Abraham authored articles in academic and industry journals, including the Harvard Business Review, Journal of Marketing Research, and Marketing Science. He is a speaker at marketing industry conferences.

Early life
Abraham was born in Mashghara, a small town in Lebanon, where he was raised on his father’s fruit farm. His interests in school included math, science, and especially physics, and this fascination has remained with him throughout his life. He attended Lebanon’s high school, followed by Paris’ engineering university, École Polytechnique. He went to the United States to attend the MIT Sloan School of Management, where he graduated with an MBA in 1981 and later a PhD in operations research.

Career
Abraham joined Information Resources, Inc. (IRI) in 1985.
He served as IRI president and chief operating officer from 1993 to 1994, and vice chairman of the board of directors from 1994 until 1995. At IRI, Abraham designed marketing applications that eventually became standards of CPG marketing practice, as referenced in his articles 'Promoter: An Automated Promotion Evaluation System', 1987, Marketing Science and 'An Implemented System for Improving Promotion Productivity Using Store Scanner Data', 1993, Marketing Science.

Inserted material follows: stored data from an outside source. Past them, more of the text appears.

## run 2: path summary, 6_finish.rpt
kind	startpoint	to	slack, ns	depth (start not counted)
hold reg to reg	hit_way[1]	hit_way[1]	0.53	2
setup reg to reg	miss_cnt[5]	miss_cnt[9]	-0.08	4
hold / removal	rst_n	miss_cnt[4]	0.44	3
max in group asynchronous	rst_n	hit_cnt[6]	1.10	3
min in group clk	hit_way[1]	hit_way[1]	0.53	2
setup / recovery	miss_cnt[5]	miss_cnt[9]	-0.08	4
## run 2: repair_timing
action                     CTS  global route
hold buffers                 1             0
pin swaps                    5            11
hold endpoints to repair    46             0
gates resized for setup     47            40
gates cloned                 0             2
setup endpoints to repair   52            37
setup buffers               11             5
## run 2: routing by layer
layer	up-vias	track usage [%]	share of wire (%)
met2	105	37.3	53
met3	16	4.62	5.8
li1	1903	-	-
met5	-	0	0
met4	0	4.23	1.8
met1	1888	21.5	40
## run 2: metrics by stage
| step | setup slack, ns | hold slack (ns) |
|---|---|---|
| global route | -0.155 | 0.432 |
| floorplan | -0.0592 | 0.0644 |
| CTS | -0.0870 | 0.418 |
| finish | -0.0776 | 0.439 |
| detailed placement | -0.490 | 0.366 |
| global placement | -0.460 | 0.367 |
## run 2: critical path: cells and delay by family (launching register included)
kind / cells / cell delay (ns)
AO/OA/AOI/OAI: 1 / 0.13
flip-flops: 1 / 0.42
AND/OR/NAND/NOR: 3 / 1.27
[src/rtl/dcache_port_arbiter.sv]
// Shares the single D-cache request port between the core memory stage and the PTW.
// One transaction in flight at a time; PTW wins arbitration unless the core has been starved.
module dcache_port_arbiter #(
   parameter int STARVE_LIMIT = 8
) (
   input  logic        clk,
   input  logic        reset,
   input  logic        core_req_valid,
   input  logic [63:0] core_req_addr,
   input  logic        core_req_write,
   input  logic [63:0] core_req_wdata,
   output logic        core_req_ready,
   output logic        core_resp_valid,
   output logic [63:0] core_resp_data,
   input  logic        ptw_req_valid,
   input  logic [63:0] ptw_req_addr,
   output logic        ptw_resp_valid,
   output logic [63:0] ptw_resp_data,
   output logic        dc_req_valid,
   output logic [63:0] dc_req_addr,
   output logic        dc_req_write,
   output logic [63:0] dc_req_wdata,
   output logic        dc_req_phys,
   input  logic        dc_req_ready,
   input  logic        dc_resp_valid,
   input  logic [63:0] dc_resp_data,
   output logic        protocol_err
);
   localparam int CW = $clog2(STARVE_LIMIT + 1);
   localparam logic [CW-1:0] LIMIT = CW'(STARVE_LIMIT);

   localparam logic [1:0] IDLE     = 2'd0;
   localparam logic [1:0] CORE_OUT = 2'd1;
   localparam logic [1:0] PTW_OUT  = 2'd2;

   logic [1:0]    state;
   logic [1:0]    state_nxt;
   logic [CW-1:0] starve_cnt;
   logic          idle;
   logic          grant_ptw;
   logic          grant_core;
   logic          accept;

   assign idle       = (state == IDLE);
   assign grant_ptw  = idle && ptw_req_valid && !(core_req_valid && starve_cnt == LIMIT);
   assign grant_core = idle && core_req_valid && !grant_ptw;

   assign dc_req_valid   = grant_ptw | grant_core;
   assign dc_req_phys    = grant_ptw;
   assign dc_req_addr    = grant_ptw ? ptw_req_addr : (grant_core ? core_req_addr : 64'd0);
   assign dc_req_write   = grant_core & core_req_write;
   assign dc_req_wdata   = grant_core ? core_req_wdata : 64'd0;
   assign core_req_ready = grant_core & dc_req_ready;
   assign accept         = dc_req_valid & dc_req_ready;

   // A PTW that dropped its request during the response cycle has aborted; swallow the data.
   assign core_resp_valid = (state == CORE_OUT) & dc_resp_valid;
   assign ptw_resp_valid  = (state == PTW_OUT) & dc_resp_valid & ptw_req_valid;
   assign core_resp_data  = core_resp_valid ? dc_resp_data : 64'd0;
   assign ptw_resp_data   = ptw_resp_valid ? dc_resp_data : 64'd0;

   always_comb begin
      state_nxt = state;
      case (state)
         IDLE:              if (accept) state_nxt = grant_ptw ? PTW_OUT : CORE_OUT;
         CORE_OUT, PTW_OUT: if (dc_resp_valid) state_nxt = IDLE;
         default:           state_nxt = IDLE;
      endcase
   end

   always_ff @(posedge clk or posedge reset) begin
      if (reset) begin
         state        <= IDLE;
         starve_cnt   <= '0;
         protocol_err <= 1'b0;
      end else begin
         state <= state_nxt;
         if (!core_req_valid || (accept && grant_core))
            starve_cnt <= '0;
         else if (accept && grant_ptw && starve_cnt != LIMIT)
            starve_cnt <= starve_cnt + 1'b1;
         if (idle && dc_resp_valid)
            protocol_err <= 1'b1;
      end
   end
endmodule
`config.mk`:
```
export PLATFORM = sky130hd
export DESIGN_NAME = ob_result_capture
export DESIGN_NICKNAME = d
export VERILOG_FILES = /design/src/rtl/matrix_mult_pkg.sv /design/src/rtl/ob_chunk_assembler.sv /design/src/rtl/ob_result_capture.sv
export SDC_FILE = /design/constraint.sdc
export NUM_CORES = 1
export LEC_CHECK = 0
export CORE_MARGIN = 4
export CORE_UTILIZATION = 40
export DETAILED_ROUTE_END_ITERATION = 7
export HOLD_SLACK_MARGIN = 0.12
export PLACE_DENSITY = 0.62
export SYNTH_ARGS = -nofsm -noshare
export SYNTH_HDL_FRONTEND = slang
export SYNTH_SLANG_ARGS = --single-unit
```
`constraint.sdc`:
```
create_clock -name clk_i -period 11.88 [get_ports clk_i]
set_input_delay 2.376 -clock clk_i [delete_from_list [all_inputs] [get_ports clk_i]]
set_output_delay 2.376 -clock clk_i [all_outputs]
set_load 0.02 [all_outputs]
```
**config.mk**
```make
export PLATFORM = sky130hd
export DESIGN_NAME = escalonador_tx_pt2262
export DESIGN_NICKNAME = d
export VERILOG_FILES = /design/src/rtl/pt2262_pkg.sv /design/src/rtl/arbitro_rr.sv /design/src/rtl/escalonador_tx_pt2262.sv
export SDC_FILE = /design/constraint.sdc
export NUM_CORES = 1
export LEC_CHECK = 0
export BUFFER_PORTS_ARGS = -buffer_cell sky130_fd_sc_hd__buf_2
export CAP_MARGIN = 40
export CORE_ASPECT_RATIO = 1.5
export CORE_MARGIN = 2
export CORE_UTILIZATION = 32
export DETAILED_ROUTE_END_ITERATION = 16
export GPL_ROUTABILITY_DRIVEN = 0
export SYNTH_ARGS = -nofsm -noshare
export SYNTH_HDL_FRONTEND = slang
export SYNTH_SLANG_ARGS = --single-unit
```
**constraint.sdc**
```tcl
create_clock -name i_clk -period 2.2 [get_ports i_clk]
set_clock_uncertainty 0.1 [all_clocks]
set_input_delay 0.55 -clock i_clk [delete_from_list [all_inputs] [get_ports i_clk]]
set_output_delay 0.55 -clock i_clk [all_outputs]
set_load 0.005 [all_outputs]
```
**src/rtl/pt2262_pkg.sv**
```systemverilog
// Shared types and widths for the PT2262 transmit path (scheduler, encoder, decoder).
package pt2262_pkg;
  localparam int ADDR_W = 8;
  localparam int DATA_W = 4;

  typedef enum logic [2:0] {
    IDLE,
    ARB,
    LOAD,
    START,
    WAIT_BUSY,
    WAIT_DONE,
    RELEASE,
    GAP
  } state_t;
endpackage

```
**src/rtl/arbitro_rr.sv**
```systemverilog
// Combinational round-robin pick: first set request at or after the pointer, wrapping.
module arbitro_rr #(
  parameter int N_REQ = 4,
  parameter int IDX_W = 2
) (
  input  logic [N_REQ-1:0] i_req,
  input  logic [IDX_W-1:0] i_ptr,
  output logic [N_REQ-1:0] o_onehot,
  output logic [IDX_W-1:0] o_idx,
  output logic             o_valid
);

  int w_j;

  // Walk from the farthest offset down so the nearest hit is written last and wins.
  always_comb begin
    o_onehot = '0;
    o_idx    = '0;
    o_valid  = 1'b0;
    w_j      = 0;
    for (int k = N_REQ - 1; k >= 0; k--) begin
      w_j = (int'(i_ptr) + k) % N_REQ;
      if (i_req[IDX_W'(w_j)]) begin
        o_onehot               = '0;
        o_onehot[IDX_W'(w_j)]  = 1'b1;
        o_idx                  = IDX_W'(w_j);
        o_valid                = 1'b1;
      end
    end
  end

endmodule

```
**src/rtl/escalonador_tx_pt2262.sv**
```systemverilog
// Round-robin scheduler sharing one PT2262 encoder; sends N_REP frames per grant.
// state     | meaning
// IDLE      | wait for any request
// ARB       | round-robin pick, register grant
// LOAD      | latch winner address/data
// START     | issue one enc_start pulse
// WAIT_BUSY | wait for encoder busy, with timeout
// WAIT_DONE | wait for busy to fall, count frame
// RELEASE   | done pulse, drop grant, advance pointer
// GAP       | guard idle time before next arbitration
module escalonador_tx_pt2262
  import pt2262_pkg::*;
#(
  parameter int N_REQ   = 4,
  parameter int N_REP   = 4,
  parameter int GAP_CYC = 64,
  parameter int TO_CYC  = 255
) (
  input  logic                    i_clk,
  input  logic                    i_rst_n,
  input  logic [N_REQ-1:0]        i_req,
  input  logic [ADDR_W*N_REQ-1:0] i_req_a,
  input  logic [DATA_W*N_REQ-1:0] i_req_d,
  output logic [N_REQ-1:0]        o_gnt,
  output logic [N_REQ-1:0]        o_done,
  output logic                    o_err,
  output logic [ADDR_W-1:0]       o_enc_a,
  output logic [DATA_W-1:0]       o_enc_d,
  output logic                    o_enc_start,
  input  logic                    i_enc_busy,
  output logic                    o_tx_en
);

  localparam int IDX_W = $clog2(N_REQ);
  localparam int REP_W = $clog2(N_REP + 1);
  localparam int GAP_W = $clog2(GAP_CYC + 1);
  localparam int TO_W  = $clog2(TO_CYC + 1);

  state_t             r_state, w_state_nxt;
  logic [N_REQ-1:0]   r_gnt, r_done;
  logic [IDX_W-1:0]   r_win, r_ptr;
  logic [REP_W-1:0]   r_rep_cnt, w_rep_nxt;
  logic [GAP_W-1:0]   r_gap_cnt, w_gap_nxt;
  logic [TO_W-1:0]    r_to_cnt, w_to_nxt;
  logic [ADDR_W-1:0]  r_enc_a;
  logic [DATA_W-1:0]  r_enc_d;
  logic               r_err, r_enc_start, r_tx_en;
  logic               w_timeout, w_frame_end;
  logic [N_REQ-1:0]   w_arb_onehot;
  logic [IDX_W-1:0]   w_arb_idx;
  logic               w_arb_valid;

  arbitro_rr #(.N_REQ(N_REQ), .IDX_W(IDX_W)) u_arb (
    .i_req    (i_req),
    .i_ptr    (r_ptr),
    .o_onehot (w_arb_onehot),
    .o_idx    (w_arb_idx),
    .o_valid  (w_arb_valid)
  );

  always_ff @(posedge i_clk or negedge i_rst_n) begin
    if (!i_rst_n) r_state <= IDLE;
    else          r_state <= w_state_nxt;
  end

  always_comb begin
    w_state_nxt = r_state;
    w_to_nxt    = (r_to_cnt  == TO_W'(TO_CYC))   ? r_to_cnt  : r_to_cnt  + TO_W'(1);
    w_rep_nxt   = (r_rep_cnt == REP_W'(N_REP))   ? r_rep_cnt : r_rep_cnt + REP_W'(1);
    w_gap_nxt   = (r_gap_cnt == GAP_W'(GAP_CYC)) ? r_gap_cnt : r_gap_cnt + GAP_W'(1);
    w_timeout   = 1'b0;
    w_frame_end = 1'b0;
    case (r_state)
      IDLE:      if (|i_req) w_state_nxt = ARB;
      ARB:       w_state_nxt = w_arb_valid ? LOAD : IDLE;
      LOAD:      w_state_nxt = START;
      START:     w_state_nxt = WAIT_BUSY;
      WAIT_BUSY: begin
        if (i_enc_busy) begin
          w_state_nxt = WAIT_DONE;
        end else if (w_to_nxt == TO_W'(TO_CYC)) begin
          w_timeout   = 1'b1;
          w_state_nxt = RELEASE;
        end
      end
      // Entered only with busy high, so busy low here is the falling edge.
      WAIT_DONE: begin
        if (!i_enc_busy) begin
          w_frame_end = 1'b1;
          w_state_nxt = (w_rep_nxt == REP_W'(N_REP)) ? RELEASE : START;
        end
      end
      RELEASE:   w_state_nxt = GAP;
      GAP:       if (w_gap_nxt == GAP_W'(GAP_CYC)) w_state_nxt = IDLE;
      default:   w_state_nxt = IDLE;
    endcase
  end

  always_ff @(posedge i_clk or negedge i_rst_n) begin
    if (!i_rst_n) begin
      r_gnt       <= '0;
      r_done      <= '0;
      r_err       <= 1'b0;
      r_enc_start <= 1'b0;
      r_tx_en     <= 1'b0;
      r_enc_a     <= '0;
      r_enc_d     <= '0;
      r_win       <= '0;
      r_ptr       <= '0;
      r_rep_cnt   <= '0;
      r_gap_cnt   <= '0;
      r_to_cnt    <= '0;
    end else begin
      r_done      <= '0;
      r_err       <= 1'b0;
      r_enc_start <= 1'b0;
      case (r_state)
        ARB: begin
          if (w_arb_valid) begin
            r_gnt   <= w_arb_onehot;
            r_win   <= w_arb_idx;
            r_tx_en <= 1'b1;
          end
        end
        LOAD: begin
          r_enc_a <= i_req_a[ADDR_W*int'(r_win) +: ADDR_W];
          r_enc_d <= i_req_d[DATA_W*int'(r_win) +: DATA_W];
        end
        START: begin
          r_enc_start <= 1'b1;
          r_to_cnt    <= '0;
        end
        WAIT_BUSY: begin
          r_to_cnt <= w_to_nxt;
          r_err    <= w_timeout;
        end
        WAIT_DONE: if (w_frame_end) r_rep_cnt <= w_rep_nxt;
        RELEASE: begin
          r_done    <= r_gnt;
          r_gnt     <= '0;
          r_tx_en   <= 1'b0;
          r_ptr     <= (r_win == IDX_W'(N_REQ - 1)) ? '0 : r_win + IDX_W'(1);
          r_rep_cnt <= '0;
          r_gap_cnt <= '0;
        end
        GAP:     r_gap_cnt <= w_gap_nxt;
        default: ;
      endcase
    end
  end

  assign o_gnt       = r_gnt;
  assign o_done      = r_done;
  assign o_err       = r_err;
  assign o_enc_a     = r_enc_a;
  assign o_enc_d     = r_enc_d;
  assign o_enc_start = r_enc_start;
  assign o_tx_en     = r_tx_en;

endmodule

```
==> results_dict.tcl <==
set metrics [dict create \
    dp.final_hpwl_um 6200 \
    worst_pin_slew_ns 0.596 \
    status "completed" \
    synthCells 318 \
    syn_area_um2 3140 \
    finalNetCount 481 \
    critical_path_arrival_ns 2.23 \
    crit_required_ns 2.27 \
    hold_path.class "input port to async pin" \
    critPathCaptureType "flop" \
    synth_edf_count 0 \
    synth_nets 386 \
    clkPwrFrac_pct 17.2 \
    crit_path_start_kind "flop" \
    max_freq_mhz 463 \
    io-pin-count 78 \
    setup-tns-final_ns 0 \
    final_util_pct 41.7 \
    grt_pass1_wl_um 13500 \
    placed_cells 518 \
    dieWidth_um 84.9 \
    worstReg2RegStart "r_gap_cnt[3]" \
    crit_chain "or2_4, nor4_4, a31o_2, o2bb2ai_1, or4_1, o31a_1" \
    layout-drive-gt1-share_pct 37.2 \
    p_sw_mw 1.78 \
    rsz0062_at_grt "yes" \
    initial_core_util_pct 32.6 \
    dr.pass1.iters 4 \
    clk_latency_ns 0.29 \
    reg2regPathDepth 6 \
    cts.reportedPaths.clkPinSlew_ns 0.07 \
    clockBufferDepth 2 \
    synth-seq-cells 48 \
    hold_viol 0 \
    fp.dieArea_um2 10700 \
    rr_endpoint "r_state[1]" \
    syn2layout_area_growth_pct 27.9 \
    antenna_cells 0 \
    timing.final.crit_share_pct 98.2 \
    drcViolationCount 0 \
    peakVddDrop_uv 600 \
    grt_antenna_before_repair 0 \
    p_per_area_nw_per_um2 1150 \
    cts-root-buf "clkbuf_16" \
    crit_type "flop to flop" \
    grt-ovfl-total 0 \
    cts_sinks 48 \
    via_per_inst 5.34 \
    slew_headroom_pct 60.3 \
    grt_use_met1_pct 16.9 \
    max_cap_viol_count 0 \
    setup_viol 0 \
    htree_levels 2 \
    cts_tree "done" \
    leakagePower_nw 1.78 \
    seqPwrFrac_pct 30.3 \
    synthArstFlopShare_pct 100 \
    ctsHoldBuffers 0 \
    grt.met3_usage_pct 2.71 \
    synth_ff_type "dfrtp_1" \
    final_cells 529 \
    ys_types 52 \
    top_usage_layer "met2" \
    drtIter0Drc 201 \
    slowest_stage "or4_1" \
    fin_ws_ns 0.0405 \
    cts_buffers 5 \
    min_period_ns 2.16 \
    regToRegSetupSlack_ns 0.04 \
    ys_seq_area_share_pct 38.2 \
    intPower_mw 2.84 \
    wl_um 8080 \
    ant_nets 0 \
    syn_area_per_cell_um2 9.89 \
    power_frac_comb_pct 52.5 \
    dieHeight_um 125 \
    wl_per_cell_um 15.3 \
    grt_max_degree 49 \
    design.core.area_um2 9630 \
    startpoint "r_gap_cnt[3]" \
    row_count 44 \
    netSwitchingFraction_pct 38.5 \
    route.vias.total 2826 \
    grt.total_usage_pct 15.7 \
    io_buffers 77 \
    slowest_delay_ns 0.52 \
    slew_viol_final 0 \
    grt_pass1_vias 2911 \
    whs_ns 0.120 \
    yosys_warnings 0 \
    crit_fanout 7 \
    place_ws_ns -0.0434 \
    grt.met2_usage_pct 29.1 \
    nFillCells 933 \
]
## layer usage
| metal | share of wire, % | vias to the layer above |
|---|---|---|
| li1 | - | 1366 |
| met1 | 38 | 1382 |
| met2 | 55 | 61 |
| met3 | 3.5 | 17 |
| met4 | 3.3 | 0 |
| met5 | 0 | - |
## final cells by class
class	count	area [um^2]	area share [%]
sequential	48	1200	29.9
tap	115	144	3.58
clock inverter	1	7.51	0.187
inverter	11	41.3	1.03
timing repair buffer	104	604	15.0
multi-input combinational	243	1880	46.7
clock buffer	7	143	3.55
## synthesized netlist by cell type (2+ instances only)
library cell	instances	share of area, %
dfrtp_1	48	38
o21ai_0	27	4.3
nand2_1	24	2.9
nor2_1	20	2.4
a21oi_1	19	3.0
mux2_2	15	5.4
nand3_1	15	2.4
ha_1	13	5.2
mux4_2	13	9.3
nand2b_1	12	2.4
inv_1	11	1.3
clkbuf_1	10	1.2
a31oi_1	8	1.6
nor3_1	8	1.3
and3_1	7	1.4
buf_2	5	0.80
mux2i_1	5	1.6
nor2b_1	4	0.80
or3_1	4	0.80
xnor2_1	4	1.1
nor4_1	3	0.60
or4_1	3	0.72
a211oi_1	2	0.48
a222oi_1	2	0.64
a31o_1	2	0.56
a32o_1	2	0.64
nor3b_1	2	0.48
o21ai_1	2	0.32
o22ai_1	2	0.40
o41ai_1	2	0.56
or2_2	2	0.40
xor2_1	2	0.56
## per-stage QoR
step                cell area [um^2]  power (mW)
floorplan                       3160        2.97
global placement                3800        3.72
detailed placement              3800        3.78
CTS                             3960        4.58
global route                    4020        4.98
finish                          4020        4.61
## what timing repair did
action / in CTS / in global routing
gates resized for setup: 1 / 10
pin swaps: 0 / 5
buffers inserted: 0 / 3
endpoints found under the setup margin: 1 / 7
## cell usage in the layout, fill, tap and decap left out, types with 3 or more instances in the layout
| master | count |
|---|---|
| and3_1 | 7 |
| mux2i_1 | 5 |
| nand2_1 | 24 |
| nor2_1 | 20 |
| nor3_1 | 8 |
| nand2b_1 | 12 |
| or3_1 | 4 |
| nor2b_1 | 4 |
| mux4_2 | 13 |
| ha_1 | 11 |
| inv_1 | 11 |
| clkbuf_16 | 5 |
| buf_2 | 77 |
| o21ai_1 | 3 |
| dfrtp_1 | 47 |
| buf_4 | 25 |
| nor4_1 | 3 |
| xnor2_1 | 4 |
| a21oi_1 | 19 |
| mux2_2 | 15 |
| o21ai_0 | 26 |
| or4_1 | 3 |
| nand3_1 | 14 |
| a31oi_1 | 8 |
## cells by family (layout without fill, tap and decap cells)
group | after synthesis | after routing | share of synthesized area (%)
xor+xnor | 6 | 6 | 1.67
flops | 48 | 48 | 38.2
compound gates | 79 | 79 | 15.9
fa+ha+maj | 13 | 13 | 5.17
mux | 34 | 34 | 16.7
buf+inv | 27 | 123 | 3.66
simple gates | 111 | 111 | 18.7
## critical path: cells and delay by family (launching register included)
family,cells,cell delay (ns)
flip-flops,1,0.46
AND/OR/NAND/NOR,3,1.07
AO/OA/AOI/OAI,3,0.41
## worst max path at each step
| stage | end | slack, ns |
|---|---|---|
| final | r_state[1] | 0.04 |
| after global placement | o_err | -0.06 |
| after detailed placement | o_err | -0.04 |
| after floorplan | o_gnt[0] | 0.04 |
| after global routing | r_state[2] | -0.08 |
| after CTS | o_err | 0.002 |
## power groups by stage
stage               sequential (mW)  clock, mW  combinational [mW]
finish                         1.40      0.791                2.42
global route                   1.44      0.843                2.69
CTS                            1.40      0.805                2.38
detailed placement             1.41          0                2.37
global placement               1.40          0                2.32
floorplan                      1.36          0                1.60
## state kept, by name, summed over array words and instances, names as in the netlist
register and cells:
o_done 4, o_enc_a 8, o_enc_d 4, o_enc_start 1, o_err 1, o_gnt 4, o_tx_en 1, r_gap_cnt 7
r_ptr 2, r_rep_cnt 3, r_state 3, r_to_cnt 8, r_win 2
(Power assumes the default switching activity.)
[config.mk]
export PLATFORM = sky130hd
export DESIGN_NAME = btn_conditioner
export DESIGN_NICKNAME = d
export VERILOG_FILES = /design/src/rtl/btn_conditioner.sv
export SDC_FILE = /design/constraint.sdc
export NUM_CORES = 1
export LEC_CHECK = 0
export ABC_AREA = 1
export BUFFER_PORTS_ARGS = -buffer_cell sky130_fd_sc_hd__buf_2
export CORE_ASPECT_RATIO = 0.8
export CORE_MARGIN = 2
export CORE_UTILIZATION = 31
export CTS_CLUSTER_DIAMETER = 40
export DETAILED_ROUTE_END_ITERATION = 12
export PLACE_DENSITY = 0.54
export SYNTH_ARGS = -nofsm -noshare
export SYNTH_HDL_FRONTEND = slang
export SYNTH_SLANG_ARGS = --single-unit
[constraint.sdc]
create_clock -name clk -period 1.8 [get_ports clk]
set_input_delay 0.27 -clock clk [delete_from_list [all_inputs] [get_ports clk]]
set_output_delay 0.27 -clock clk [all_outputs]
set_load 0.005 [all_outputs]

Abraham was founder and CEO of Paragren Technologies in 1995, which became part of Siebel Systems.

In 1999, Abraham co-founded comScore, an Internet market intelligence company where he served as CEO for 14 years and took public in 2007. comScore was selected as a “Technology Pioneer” by the World Economic Forum before the forum’s annual conference in Davos in 2007. In 2016, Abraham stepped down as executive chairman and resigned from comScore's board of directors and became the executive chairman of APX Labs (later renamed Upskill). Linda Abraham became vice chair. During the same year, Abraham became a visiting scholar at Stanford and taught for three years at the Graduate School of Business.

In January 2008, Abraham joined the board of directors of Milo.com, a company founded by his son Jack Abraham which was acquired by eBay in 2010 for $75M.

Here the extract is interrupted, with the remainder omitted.